In September, Cordis announced that a patient in Newport Beach, California, was the first to enroll in the company’s surveillance study of its carotid artery stenting (CAS) system for treatment of patients with carotid artery disease at high-risk for adverse events from carotid endarterectomy.
“Through this surveillance study we seek to corroborate findings of the landmark SAPPHIRE study, the only randomized clinical trial conducted to validate the potential of carotid artery stent placement in high surgical-risk patients,” said Dr Subbarao Myla, Medical Director, Cardiovascular Research and Vascular Interventions, Hoag Memorial Hospital Presbyterian, Newport Beach. “We are proud to be the first center to enroll a patient in this study.”

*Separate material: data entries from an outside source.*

==> src/hw/cac_msg_ctrl.sv <==
// message object control, receive buffering and send scheduling
//
// Added by the designer: the register addresses and the plain strobed port.
`timescale 1ns/1ps
`include "cac_defs.svh"
module cac_msg_ctrl
  import cac_pkg::*;
#(
  parameter int NUM_OBJ = `CAC_NUM_OBJ  // last object is double buffered
) (
  input  logic       clk_i,
  input  logic       rst_b_i,
  input  logic [7:0] addr_i,        // register address
  input  logic [7:0] wdata_i,       // register write data
  input  logic       we_i,          // write strobe
  input  logic       re_i,          // read strobe
  output logic [7:0] rdata_o,       // read data, cycle after re_i
  input  cac_rx_t    rx_i,          // frame from the protocol engine
  input  logic       rx_store_i,    // data frame received for rx_i.obj
  input  logic       rx_remote_i,   // remote frame received for rx_i.obj
  output cac_tx_t    tx_o,          // frame to send
  output logic       tx_valid_o,    // tx_o holds a frame to send
  input  logic       tx_done_i,     // engine finished sending tx_o
  output logic       irq_o          // object interrupt request
);

  localparam int NB = `CAC_NUM_BYTES;

  // the object number field is four bits wide
  if (NUM_OBJ < 2 || NUM_OBJ > 15) begin : g_bad_num
    $error("NUM_OBJ must be 2 to 15");
  end

  // address split: upper nibble object, lower nibble register
  logic [3:0] a_obj;
  logic [3:0] a_off;
  assign a_obj = addr_i[7:4];
  assign a_off = addr_i[3:0];

  // per object storage
  logic [7:0]  flag   [1:NUM_OBJ];  // stored flag bits
  logic [7:0]  hw_set [1:NUM_OBJ];  // hardware set per flag
  logic [7:0]  hw_clr [1:NUM_OBJ];  // hardware clear per flag
  logic [63:0] data_q [1:NUM_OBJ];  // host visible data bytes
  logic [3:0]  dlc_q  [1:NUM_OBJ];  // data length code
  logic [NUM_OBJ:1] dir_q;          // 1 = send object
  logic [NUM_OBJ:1] rmt_hw_q;       // remote frame seen, not yet answered
  logic [NUM_OBJ:1] cand;           // object wants the bus

  // second buffer of the last object
  logic [63:0] spare_data_q;
  logic [3:0]  spare_dlc_q;
  logic        spare_full_q;

  // controller wide state
  logic       gie_q;     // global_irq_enable
  cac_tx_st_t st_q;      // send scheduler state
  cac_obj_t   cur_q;     // object being sent
  cac_tx_t    tx_q;
  logic       tx_valid_q;
  logic       irq_q;
  logic [7:0] rdata_q;
  logic [7:0] rd_d;
  cac_obj_t   pick;
  logic       any_cand;

  // turn four flags into the true/complement read image
  function automatic logic [7:0] pairs(input logic [3:0] f);
    pairs = {f[0], ~f[0], f[1], ~f[1], f[2], ~f[2], f[3], ~f[3]};
  endfunction

  for (genvar o = 1; o <= NUM_OBJ; o++) begin : g_obj
    logic sel;         // register access addresses this object
    logic wr_c0;       // write to object_control_low
    logic wr_c1;       // write to object_control_high
    logic rx_hit;      // data frame accepted
    logic rmt_hit;     // remote frame accepted
    logic done_hit;    // our transmission ended
    logic start_hit;   // our transmission starts now
    logic dbuf;        // this object has the spare buffer
    logic promote;     // host releases buffer, spare moves up
    logic to_spare;    // new frame lands in the spare buffer
    logic lost;        // a stored message is overwritten

    assign sel      = a_obj == 4'(o);
    assign wr_c0    = we_i && sel && a_off == `CAC_OFF_CON0;
    assign wr_c1    = we_i && sel && a_off == `CAC_OFF_CON1;
    assign dbuf     = o == NUM_OBJ;

    // only valid objects take part in traffic
    assign rx_hit   = rx_store_i && rx_i.obj == 4'(o) && flag[o][`CAC_F_VALID] && !dir_q[o];
    assign rmt_hit  = rx_remote_i && rx_i.obj == 4'(o) && flag[o][`CAC_F_VALID] && dir_q[o];
    assign done_hit = st_q == CAC_SEND && tx_done_i && cur_q == 4'(o);
    assign start_hit = st_q == CAC_IDLE && any_cand && pick == 4'(o);

    // last object: host still holds the first message
    assign to_spare = dbuf && rx_hit && flag[o][`CAC_F_FRESH];
    // host clears fresh_contents while a spare message waits
    assign promote  = dbuf && spare_full_q && wr_c1 && wdata_i[1:0] == `CAC_PAIR_CLR;
    // single buffer overwrite or third message on spare
    assign lost     = rx_hit && flag[o][`CAC_F_FRESH] && (!dbuf || spare_full_q);

    // bus request: software request, or unanswered remote frame
    // while software is not updating the contents
    assign cand[o] = flag[o][`CAC_F_VALID] &&
                     (flag[o][`CAC_F_TXRQ] ||
                      (rmt_hw_q[o] && dir_q[o] && !flag[o][`CAC_F_MLOST]));

    // hardware events per flag; enables have none
    assign hw_set[o][`CAC_F_VALID] = 1'b0;
    assign hw_set[o][`CAC_F_SNDEN] = 1'b0;
    assign hw_set[o][`CAC_F_RCVEN] = 1'b0;
    // pending rises regardless of global enable
    assign hw_set[o][`CAC_F_IPND]  = (done_hit && dir_q[o] && flag[o][`CAC_F_SNDEN]) ||
                                     ((rx_hit || promote) && flag[o][`CAC_F_RCVEN]);
    assign hw_set[o][`CAC_F_RREQ]  = rmt_hit;
    // request reads set from start to end of sending
    assign hw_set[o][`CAC_F_TXRQ]  = start_hit;
    assign hw_set[o][`CAC_F_MLOST] = lost && !dir_q[o];
    assign hw_set[o][`CAC_F_FRESH] = rx_hit || promote;
    assign hw_clr[o][`CAC_F_VALID] = 1'b0;
    assign hw_clr[o][`CAC_F_SNDEN] = 1'b0;
    assign hw_clr[o][`CAC_F_RCVEN] = 1'b0;
    assign hw_clr[o][`CAC_F_IPND]  = 1'b0;
    assign hw_clr[o][`CAC_F_RREQ]  = done_hit && dir_q[o];
    assign hw_clr[o][`CAC_F_TXRQ]  = done_hit;
    assign hw_clr[o][`CAC_F_MLOST] = 1'b0;
    assign hw_clr[o][`CAC_F_FRESH] = 1'b0;

    // eight pair fields, four per control register
    for (genvar k = 0; k < 8; k++) begin : g_flag
      cac_pair_flag u_flag (
        .clk_i    (clk_i),
        .rst_b_i  (rst_b_i),
        .wr_i     (k < 4 ? wr_c0 : wr_c1),
        .pair_i   (wdata_i[7 - 2 * (k % 4) -: 2]),
        .hw_set_i (hw_set[o][k]),
        .hw_clr_i (hw_clr[o][k]),
        .flag_o   (flag[o][k])
      );
    end

    // remote frame memory; a software set of the visible flag
    // never reaches here, so it starts nothing
    always_ff @(posedge clk_i or negedge rst_b_i) begin
      if (!rst_b_i) begin
        rmt_hw_q[o] <= 1'b0;
      end else if (rmt_hit) begin
        rmt_hw_q[o] <= 1'b1;
      end else if (done_hit) begin
        rmt_hw_q[o] <= 1'b0;
      end
    end

    // configuration, data bytes and received frames
    always_ff @(posedge clk_i or negedge rst_b_i) begin
      if (!rst_b_i) begin
        data_q[o] <= '0;
        dlc_q[o]  <= '0;
        dir_q[o]  <= 1'b0;
      end else begin
        if (we_i && sel && a_off == `CAC_OFF_CFG) begin
          dlc_q[o] <= wdata_i[`CAC_CFG_DLC];
          dir_q[o] <= wdata_i[`CAC_CFG_DIR];
        end
        // software fills send data byte by byte
        for (int b = 0; b < NB; b++) begin
          if (we_i && sel && a_off == 4'(`CAC_OFF_DATA0 + b)) begin
            data_q[o][8*b +: 8] <= wdata_i;
          end
        end
        // all eight bytes are taken even past dlc, so unused
        // bytes change with traffic
        if (rx_hit && !to_spare) begin
          data_q[o] <= rx_i.data;
          dlc_q[o]  <= rx_i.dlc;
        end else if (promote) begin
          data_q[o] <= spare_data_q;
          dlc_q[o]  <= spare_dlc_q;
        end
      end
    end

    // the spare buffer exists on the last object only
    if (o == NUM_OBJ) begin : g_spare
      always_ff @(posedge clk_i or negedge rst_b_i) begin
        if (!rst_b_i) begin
          spare_data_q <= '0;
          spare_dlc_q  <= '0;
          spare_full_q <= 1'b0;
        end else begin
          if (to_spare) begin
            // a full spare is simply overwritten
            spare_data_q <= rx_i.data;
            spare_dlc_q  <= rx_i.dlc;
            spare_full_q <= 1'b1;
          end else if (promote) begin
            spare_full_q <= 1'b0;
          end
        end
      end
    end
  end

  // lowest numbered candidate wins the bus
  always_comb begin
    pick     = '0;
    any_cand = 1'b0;
    for (int i = NUM_OBJ; i >= 1; i--) begin
      if (cand[i]) begin
        pick     = 4'(i);
        any_cand = 1'b1;
      end
    end
  end

  // send scheduler; frame is copied so later data writes
  // cannot tear a frame that is already on the bus
  always_ff @(posedge clk_i or negedge rst_b_i) begin
    if (!rst_b_i) begin
      st_q       <= CAC_IDLE;
      cur_q      <= '0;
      tx_q       <= '0;
      tx_valid_q <= 1'b0;
    end else begin
      unique case (st_q)
        CAC_IDLE: begin
          if (any_cand) begin
            st_q        <= CAC_SEND;
            cur_q       <= pick;
            tx_q.obj    <= pick;
            tx_q.remote <= !dir_q[pick];
            tx_q.dlc    <= dlc_q[pick];
            tx_q.data   <= data_q[pick];
            tx_valid_q  <= 1'b1;
          end
        end
        CAC_SEND: begin
          // the engine retries on its own until it reports done
          if (tx_done_i) begin
            st_q       <= CAC_IDLE;
            tx_valid_q <= 1'b0;
          end
        end
      endcase
    end
  end

  // global_irq_enable in the controller_control register
  always_ff @(posedge clk_i or negedge rst_b_i) begin
    if (!rst_b_i) begin
      gie_q <= 1'b0;
    end else if (we_i && addr_i == `CAC_ADDR_CTRL) begin
      gie_q <= wdata_i[`CAC_GIE_BIT];
    end
  end

  // request leaves only when globally enabled
  always_ff @(posedge clk_i or negedge rst_b_i) begin
    if (!rst_b_i) begin
      irq_q <= 1'b0;
    end else begin
      irq_q <= 1'b0;
      for (int i = 1; i <= NUM_OBJ; i++) begin
        if (flag[i][`CAC_F_IPND] && gie_q) begin
          irq_q <= 1'b1;
        end
      end
    end
  end

  // read image; unmapped addresses read zero
  always_comb begin
    rd_d = '0;
    if (addr_i == `CAC_ADDR_CTRL) begin
      rd_d[`CAC_GIE_BIT] = gie_q;
    end else if (a_obj >= 4'h1 && a_obj <= 4'(NUM_OBJ)) begin
      if (a_off == `CAC_OFF_CON0) begin
        rd_d = pairs(flag[a_obj][3:0]);
      end else if (a_off == `CAC_OFF_CON1) begin
        rd_d = pairs(flag[a_obj][7:4]);
      end else if (a_off == `CAC_OFF_CFG) begin
        rd_d[`CAC_CFG_DLC] = dlc_q[a_obj];
        rd_d[`CAC_CFG_DIR] = dir_q[a_obj];
      end else if (a_off >= `CAC_OFF_DATA0 && a_off < 4'(`CAC_OFF_DATA0 + NB)) begin
        rd_d = data_q[a_obj][8*(a_off - `CAC_OFF_DATA0) +: 8];
      end
    end
  end

  // read data stands for exactly one cycle
  always_ff @(posedge clk_i or negedge rst_b_i) begin
    if (!rst_b_i) begin
      rdata_q <= '0;
    end else if (re_i) begin
      rdata_q <= rd_d;
    end else begin
      rdata_q <= '0;
    end
  end

  assign rdata_o    = rdata_q;
  assign tx_o       = tx_q;
  assign tx_valid_o = tx_valid_q;
  assign irq_o      = irq_q;
endmodule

The launch of this study follows the approvable letter that Cordis received in August from the US Food and Drug Administration (FDA) for the Cordis PRECISE Nitinol self-expanding stent, part of the Cordis carotid system. The FDA will review separately the second generation embolic protection device, the Cordis ANGIOGUARD XP emboli capture guidewire system, the second component of the Cordis carotid system, under a 510K process.
Cordis is currently working closely with the FDA to fulfill requirements for final marketing approval of Cordis PRECISE and Cordis ANGIOGUARD. The FDA granted permission to Cordis Endovascular to initiate a surveillance study that will provide ongoing data about the carotid stenting procedure. When fully implemented, the surveillance study will enroll 1,500 patients at 112 sites in the United States. These centers are being selected by the company based on criteria agreed upon by the FDA and will represent a cross section of physicians who will be performing the procedure.

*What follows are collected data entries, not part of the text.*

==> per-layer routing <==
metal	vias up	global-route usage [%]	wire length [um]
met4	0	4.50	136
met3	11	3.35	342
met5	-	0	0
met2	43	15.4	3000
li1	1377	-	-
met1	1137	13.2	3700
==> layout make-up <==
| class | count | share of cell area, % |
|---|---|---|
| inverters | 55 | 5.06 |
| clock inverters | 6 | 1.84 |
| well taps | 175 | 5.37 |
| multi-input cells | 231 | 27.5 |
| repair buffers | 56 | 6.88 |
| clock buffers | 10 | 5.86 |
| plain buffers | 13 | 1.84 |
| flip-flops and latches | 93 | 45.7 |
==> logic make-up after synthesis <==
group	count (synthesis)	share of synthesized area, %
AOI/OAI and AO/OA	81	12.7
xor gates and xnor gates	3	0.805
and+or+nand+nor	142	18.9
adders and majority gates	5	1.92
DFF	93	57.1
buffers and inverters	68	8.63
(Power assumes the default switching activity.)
## src/shared/rib_defines.svh

```systemverilog
// constants for the rom and external i/o bus interface
`ifndef RIB_DEFINES_SVH
`define RIB_DEFINES_SVH
`define RIB_SPACE_TOP 6'h3F
`define RIB_ROM_BASE 3'h7
`define RIB_IO1_BASE 3'h6
`define RIB_IO2_BASE 3'h5
`define RIB_SZ_1 6'h01
`define RIB_SZ_2 6'h02
`define RIB_SZ_3 6'h03
`define RIB_SZ_4 6'h04
`define RIB_SZ_8 6'h08
`define RIB_SZ_16 6'h10
`define RIB_SZ_32 6'h20
`define RIB_ALLOC_RST 2'h3
`define RIB_ALLOC_RFU 2'h1
`define RIB_ACC_LEN 4'h3
`endif

```

## src/shared/rib_pkg.sv

```systemverilog
// types for the rom and external i/o bus interface
package rib_pkg;
  typedef enum logic [1:0] {
    RIB_SP_ROM = 2'h0,
    RIB_SP_IO = 2'h1,
    RIB_SP_MEM = 2'h2
  } rib_space_t;
  typedef enum logic [2:0] {
    RIB_ROM_NORMAL = 3'h1,
    RIB_ROM_PAGE = 3'h2,
    RIB_ROM_FLASH = 3'h4
  } rib_rom_mode_t;
  typedef enum logic [3:0] {
    RIB_ST_IDLE = 4'h1,
    RIB_ST_STROBE = 4'h2,
    RIB_ST_HOLD = 4'h4,
    RIB_ST_DONE = 4'h8
  } rib_state_t;
endpackage : rib_pkg

```

## src/core/rib_addr_map.sv

```systemverilog
// maps physical address bits onto the external address pins for every access
module rib_addr_map
  import rib_pkg::*;
(
  // clock and reset
  input wire logic mclk,
  input wire logic sys_rst,
  // address and mode
  input wire logic [25:0] phys_addr,
  input wire logic wide_bus_select,
  input wire logic load,
  // pins
  output logic [24:1] addr_pin_q
);
  logic [24:1] addr_d;

  always_comb begin
    if (wide_bus_select) begin
      addr_d = {phys_addr[24:2], phys_addr[25]};
    end else begin
      addr_d = {1'b0, phys_addr[23:1]};
    end
  end

  always_ff @(posedge mclk or posedge sys_rst) begin
    if (sys_rst) begin
      addr_pin_q <= '0;
    end else if (load) begin
      addr_pin_q <= addr_d;
    end
  end

  AST_WIDE_A1: assert property (@(posedge mclk) disable iff (sys_rst)
    load && wide_bus_select |=> addr_pin_q[1] == $past(phys_addr[25]))
    else $error("pin one must carry address bit 25");
  AST_NARROW_MAP: assert property (@(posedge mclk) disable iff (sys_rst)
    load && !wide_bus_select |=> addr_pin_q[23:1] == $past(phys_addr[23:1]))
    else $error("narrow bus pins must carry address 23 to 1");
endmodule : rib_addr_map

```

## src/core/rib_size_check.sv

```systemverilog
// decides whether a transfer size is allowed for a space
`include "rib_defines.svh"
module rib_size_check
  import rib_pkg::*;
(
  // request
  input wire logic [1:0] space,
  input wire logic [5:0] size,
  input wire logic is_write,
  input wire logic is_flash_write,
  // verdict
  output logic size_ok
);
  function automatic logic size_known(input logic [5:0] s);
    size_known = (s == `RIB_SZ_1) || (s == `RIB_SZ_2) || (s == `RIB_SZ_3) ||
                 (s == `RIB_SZ_4) || (s == `RIB_SZ_8) ||
                 (s == `RIB_SZ_16) || (s == `RIB_SZ_32);
  endfunction : size_known

  always_comb begin
    size_ok = size_known(size);
    if (space == RIB_SP_IO && size == `RIB_SZ_3) begin
      size_ok = 1'b0;
    end
    if (is_write && space == RIB_SP_ROM && !is_flash_write) begin
      size_ok = 1'b1;
    end
  end
endmodule : rib_size_check

```

## src/core/rib_bus_if.sv

```systemverilog
// rom, flash and external i/o bus interface with buffer direction control
// Notes on behaviour
// - narrow bus: address pin n carries physical bit n, 1 to 23
// - wide bus: pins 2..24 carry bits 2..24, pin 1 carries bit 25
// - rom, flash reads, dram, pci accept sizes 1,2,3,4,8,16,32
// - external i/o takes 1,2,4,8,16,32 bytes; 3 bytes refused
// - write-mode and page-read bits pick normal, page or flash mode
// - normal rom mode after reset
// - normal rom mode never asserts write strobe on rom writes
// - rom speed programmable only in normal or page mode
// - i/o uses 32-bit bus when width bit set on wide bus
// - bank allocation takes effect only on the wide bus
// - shared pin gives direction when select bit set, else pin six
// - buffer use selected separately for i/o space one and two
// - direction floats in hold, high on buffered i/o reads only
// - direction rises with read strobe fall, drops one clock later
// - bank field and i/o width bit writable only on the wide bus
`include "rib_defines.svh"
module rib_bus_if
  import rib_pkg::*;
(
  // clock and reset
  input wire logic mclk,
  input wire logic sys_rst,
  // configuration
  input wire logic wide_bus_select,
  input wire logic cfg_write,
  input wire logic rom_write_mode_bit,
  input wire logic page_read_mode_bit,
  input wire logic [1:0] bank_alloc_field,
  input wire logic io_bus_width_bit,
  input wire logic direction_pin_select,
  input wire logic buffer_use_space_one,
  input wire logic buffer_use_space_two,
  input wire logic [2:0] speed_in,
  input wire logic bus_hold,
  // access request
  input wire logic req_valid,
  input wire logic req_write,
  input wire logic [25:0] req_addr,
  input wire logic [5:0] req_size,
  // general pin six from its own logic
  input wire logic general_pin_six_out,
  input wire logic general_pin_six_oe,
  // status
  output logic busy_q,
  output logic size_error_q,
  output logic [2:0] rom_mode_q,
  output logic [1:0] bank_alloc_q,
  output logic io_wide_q,
  output logic [2:0] rom_speed_q,
  // external pins
  output logic [24:1] addr_pin_q,
  output logic rd_n_q,
  output logic wr_n_q,
  output logic shared_pin_out_q,
  output logic shared_pin_oe_q
);
  rib_state_t state_q;
  logic [1:0] space;
  logic size_ok;
  logic wr_q;
  logic rom_flash;
  logic [3:0] cnt_q;
  logic dir_start;
  logic dir_q;
  logic buffered_q;
  logic take;

  // space select bits that name an external i/o space
  function automatic logic io_hit(input logic [2:0] sel);
    io_hit = (sel == `RIB_IO1_BASE) || (sel == `RIB_IO2_BASE);
  endfunction : io_hit

  // i/o space reached through the load buffer
  function automatic logic buf_hit(input logic [2:0] sel, input logic one,
                                   input logic two);
    buf_hit = (sel == `RIB_IO1_BASE && !one) ||
              (sel == `RIB_IO2_BASE && !two);
  endfunction : buf_hit

  always_comb begin
    space = RIB_SP_MEM;
    if (req_addr[25:23] == `RIB_ROM_BASE) begin
      space = RIB_SP_ROM;
    end
    if (io_hit(req_addr[25:23])) begin
      space = RIB_SP_IO;
    end
  end

  assign rom_flash = rom_mode_q == RIB_ROM_FLASH;
  assign take = req_valid && state_q == RIB_ST_IDLE;

  // rom mode and configuration bits
  always_ff @(posedge mclk or posedge sys_rst) begin
    if (sys_rst) begin
      rom_mode_q <= RIB_ROM_NORMAL;
    end else if (cfg_write) begin
      if (rom_write_mode_bit) begin
        rom_mode_q <= RIB_ROM_FLASH;
      end else if (page_read_mode_bit) begin
        rom_mode_q <= RIB_ROM_PAGE;
      end else begin
        rom_mode_q <= RIB_ROM_NORMAL;
      end
    end
  end

  always_ff @(posedge mclk or posedge sys_rst) begin
    if (sys_rst) begin
      bank_alloc_q <= `RIB_ALLOC_RST;
      io_wide_q <= 1'b0;
    end else if (cfg_write && wide_bus_select) begin
      if (bank_alloc_field != `RIB_ALLOC_RFU) begin
        bank_alloc_q <= bank_alloc_field;
      end
      io_wide_q <= io_bus_width_bit;
    end else if (!wide_bus_select) begin
      io_wide_q <= 1'b0;
    end
  end

  always_ff @(posedge mclk or posedge sys_rst) begin
    if (sys_rst) begin
      rom_speed_q <= '0;
    end else if (cfg_write && !rom_write_mode_bit && !rom_flash) begin
      rom_speed_q <= speed_in;
    end
  end

  rib_size_check u_size (
    .space(space),
    .size(req_size),
    .is_write(req_write),
    .is_flash_write(rom_flash),
    .size_ok(size_ok)
  );

  rib_addr_map u_map (
    .mclk(mclk),
    .sys_rst(sys_rst),
    .phys_addr(req_addr),
    .wide_bus_select(wide_bus_select),
    .load(take),
    .addr_pin_q(addr_pin_q)
  );

  // access sequencer
  always_ff @(posedge mclk or posedge sys_rst) begin
    if (sys_rst) begin
      state_q <= RIB_ST_IDLE;
      cnt_q <= '0;
      wr_q <= 1'b0;
      buffered_q <= 1'b0;
      size_error_q <= 1'b0;
    end else begin
      case (state_q)
        RIB_ST_IDLE: begin
          if (req_valid) begin
            if (size_ok) begin
              state_q <= RIB_ST_STROBE;
              size_error_q <= 1'b0;
            end else begin
              size_error_q <= 1'b1;
            end
            cnt_q <= `RIB_ACC_LEN;
            wr_q <= req_write;
            buffered_q <= !req_write && buf_hit(req_addr[25:23],
              buffer_use_space_one, buffer_use_space_two);
          end
        end
        RIB_ST_STROBE: begin
          if (cnt_q == 4'h1) begin
            state_q <= RIB_ST_DONE;
          end
          cnt_q <= cnt_q - 4'h1;
        end
        RIB_ST_DONE: begin
          state_q <= RIB_ST_IDLE;
        end
        default: begin
          state_q <= RIB_ST_IDLE;
        end
      endcase
    end
  end

  always_ff @(posedge mclk or posedge sys_rst) begin
    if (sys_rst) begin
      busy_q <= 1'b0;
      rd_n_q <= 1'b1;
      wr_n_q <= 1'b1;
    end else begin
      busy_q <= take && size_ok || (state_q == RIB_ST_STROBE &&
                cnt_q != 4'h1);
      if (take && size_ok) begin
        rd_n_q <= req_write;
        wr_n_q <= !(req_write && (space != RIB_SP_ROM || rom_flash));
      end else if (state_q == RIB_ST_STROBE && cnt_q == 4'h1) begin
        rd_n_q <= 1'b1;
        wr_n_q <= 1'b1;
      end
    end
  end

  // direction pulse: high with read strobe fall, low one clock later
  assign dir_start = take && size_ok && !req_write &&
    buf_hit(req_addr[25:23], buffer_use_space_one, buffer_use_space_two);

  always_ff @(posedge mclk or posedge sys_rst) begin
    if (sys_rst) begin
      dir_q <= 1'b0;
    end else begin
      dir_q <= dir_start;
    end
  end

  always_ff @(posedge mclk or posedge sys_rst) begin
    if (sys_rst) begin
      shared_pin_out_q <= 1'b0;
      shared_pin_oe_q <= 1'b0;
    end else if (direction_pin_select) begin
      shared_pin_out_q <= dir_start;
      shared_pin_oe_q <= !bus_hold;
    end else begin
      shared_pin_out_q <= general_pin_six_out;
      shared_pin_oe_q <= general_pin_six_oe;
    end
  end

  AST_RESET_NORMAL: assert property (@(posedge mclk)
    $fell(sys_rst) |-> rom_mode_q == RIB_ROM_NORMAL)
    else $error("rom mode not normal after reset");
  AST_NO_ROM_WRITE: assert property (@(posedge mclk) disable iff (sys_rst)
    take && req_write && space == RIB_SP_ROM && !rom_flash && size_ok
    |=> wr_n_q)
    else $error("write strobe asserted in normal rom mode");
  AST_IO_NO_3: assert property (@(posedge mclk) disable iff (sys_rst)
    take && space == RIB_SP_IO && req_size == `RIB_SZ_3 |=> size_error_q)
    else $error("three byte i/o transfer accepted");
  AST_DIR_PULSE: assert property (@(posedge mclk) disable iff (sys_rst)
    $rose(dir_q) |-> $fell(rd_n_q) ##1 !dir_q)
    else $error("direction pulse misplaced");
  AST_DIR_BUFFERED: assert property (@(posedge mclk) disable iff (sys_rst)
    $rose(dir_q) |-> buffered_q && !wr_q)
    else $error("direction high on non buffered access");
  AST_PIN_SEL: assert property (@(posedge mclk) disable iff (sys_rst)
    !direction_pin_select |=> shared_pin_out_q == $past(general_pin_six_out))
    else $error("shared pin not general pin six");
  AST_NARROW_IO: assert property (@(posedge mclk) disable iff (sys_rst)
    !wide_bus_select |=> !io_wide_q)
    else $error("i/o wide on narrow bus");
  AST_SPEED_LOCK: assert property (@(posedge mclk) disable iff (sys_rst)
    rom_flash && !cfg_write |=> $stable(rom_speed_q))
    else $error("rom speed changed in flash mode");
  // direction pin and read strobe checks
  AST_DIR_PIN: assert property (@(posedge mclk) disable iff (sys_rst)
    direction_pin_select |=> shared_pin_out_q == dir_q)
    else $error("shared pin does not follow direction");
  AST_DIR_OE_HOLD: assert property (@(posedge mclk) disable iff (sys_rst)
    direction_pin_select && bus_hold |=> !shared_pin_oe_q)
    else $error("direction driven during bus hold");
  AST_DIR_OE_RUN: assert property (@(posedge mclk) disable iff (sys_rst)
    direction_pin_select && !bus_hold |=> shared_pin_oe_q)
    else $error("direction not driven outside bus hold");
  AST_DIR_WRITE_LOW: assert property (@(posedge mclk) disable iff (sys_rst)
    take && req_write |=> !dir_q)
    else $error("direction high on a write");
  AST_STROBE_LEN: assert property (@(posedge mclk) disable iff (sys_rst)
    $fell(rd_n_q) |-> !rd_n_q [*3] ##1 rd_n_q)
    else $error("read strobe length wrong");
  // configuration and access checks
  AST_BANK_NARROW: assert property (@(posedge mclk) disable iff (sys_rst)
    !wide_bus_select |=> $stable(bank_alloc_q))
    else $error("bank field changed on narrow bus");
  AST_BANK_RFU: assert property (@(posedge mclk) disable iff (sys_rst)
    cfg_write && bank_alloc_field == `RIB_ALLOC_RFU |=> $stable(bank_alloc_q))
    else $error("reserved bank value taken");
  AST_MODE_FLASH: assert property (@(posedge mclk) disable iff (sys_rst)
    cfg_write && rom_write_mode_bit |=> rom_flash)
    else $error("write mode bit did not select flash");
  AST_MODE_PAGE: assert property (@(posedge mclk) disable iff (sys_rst)
    cfg_write && !rom_write_mode_bit && page_read_mode_bit
    |=> rom_mode_q == RIB_ROM_PAGE)
    else $error("page read bit did not select page mode");
  AST_SIZE_REFUSED: assert property (@(posedge mclk) disable iff (sys_rst)
    take && !size_ok |=> rd_n_q && wr_n_q && !busy_q)
    else $error("refused size started a strobe");
  AST_IO_WIDE_SET: assert property (@(posedge mclk) disable iff (sys_rst)
    cfg_write && wide_bus_select && io_bus_width_bit |=> io_wide_q)
    else $error("i/o width bit not taken on wide bus");
  AST_FLASH_WRITE: assert property (@(posedge mclk) disable iff (sys_rst)
    take && size_ok && req_write && space == RIB_SP_ROM && rom_flash
    |=> !wr_n_q)
    else $error("flash write strobe missing");
  COV_SIZE_ERR: cover property (@(posedge mclk) $rose(size_error_q));
  COV_IO_READ: cover property (@(posedge mclk) $rose(dir_q));
  COV_FLASH: cover property (@(posedge mclk) rom_flash && !wr_n_q);
  COV_PAGE: cover property (@(posedge mclk) rom_mode_q == RIB_ROM_PAGE);
endmodule : rib_bus_if

```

CASES Physician training program launched
As part of the surveillance study, the FDA also granted permission to Cordis Endovascular to launch its comprehensive training program for physicians and other relevant healthcare professionals called CASES (Cordis Carotid Artery Stenting Education System). This training will include didactic review, case observations and simulation training, and hands-on experience at a one of the Regional Education Centers across the country.
“Cordis CASES was developed by multiple thought leaders in the industry and was reviewed by the FDA and the Center for Medicaid/Medicare Services (CMS),” said Dr Dennis Donohoe, Vice President, Clinical and Regulatory Affairs, Cordis Endovascular. “It is the most recent initiative in Cordis’ legacy of providing health professionals with ‘best-in-class’ education and training to ensure patient safety and medical proficiency in performing this breakthrough procedure.” In addition to clinical outcomes, the company says that the surveillance study will serve to validate the CASES program.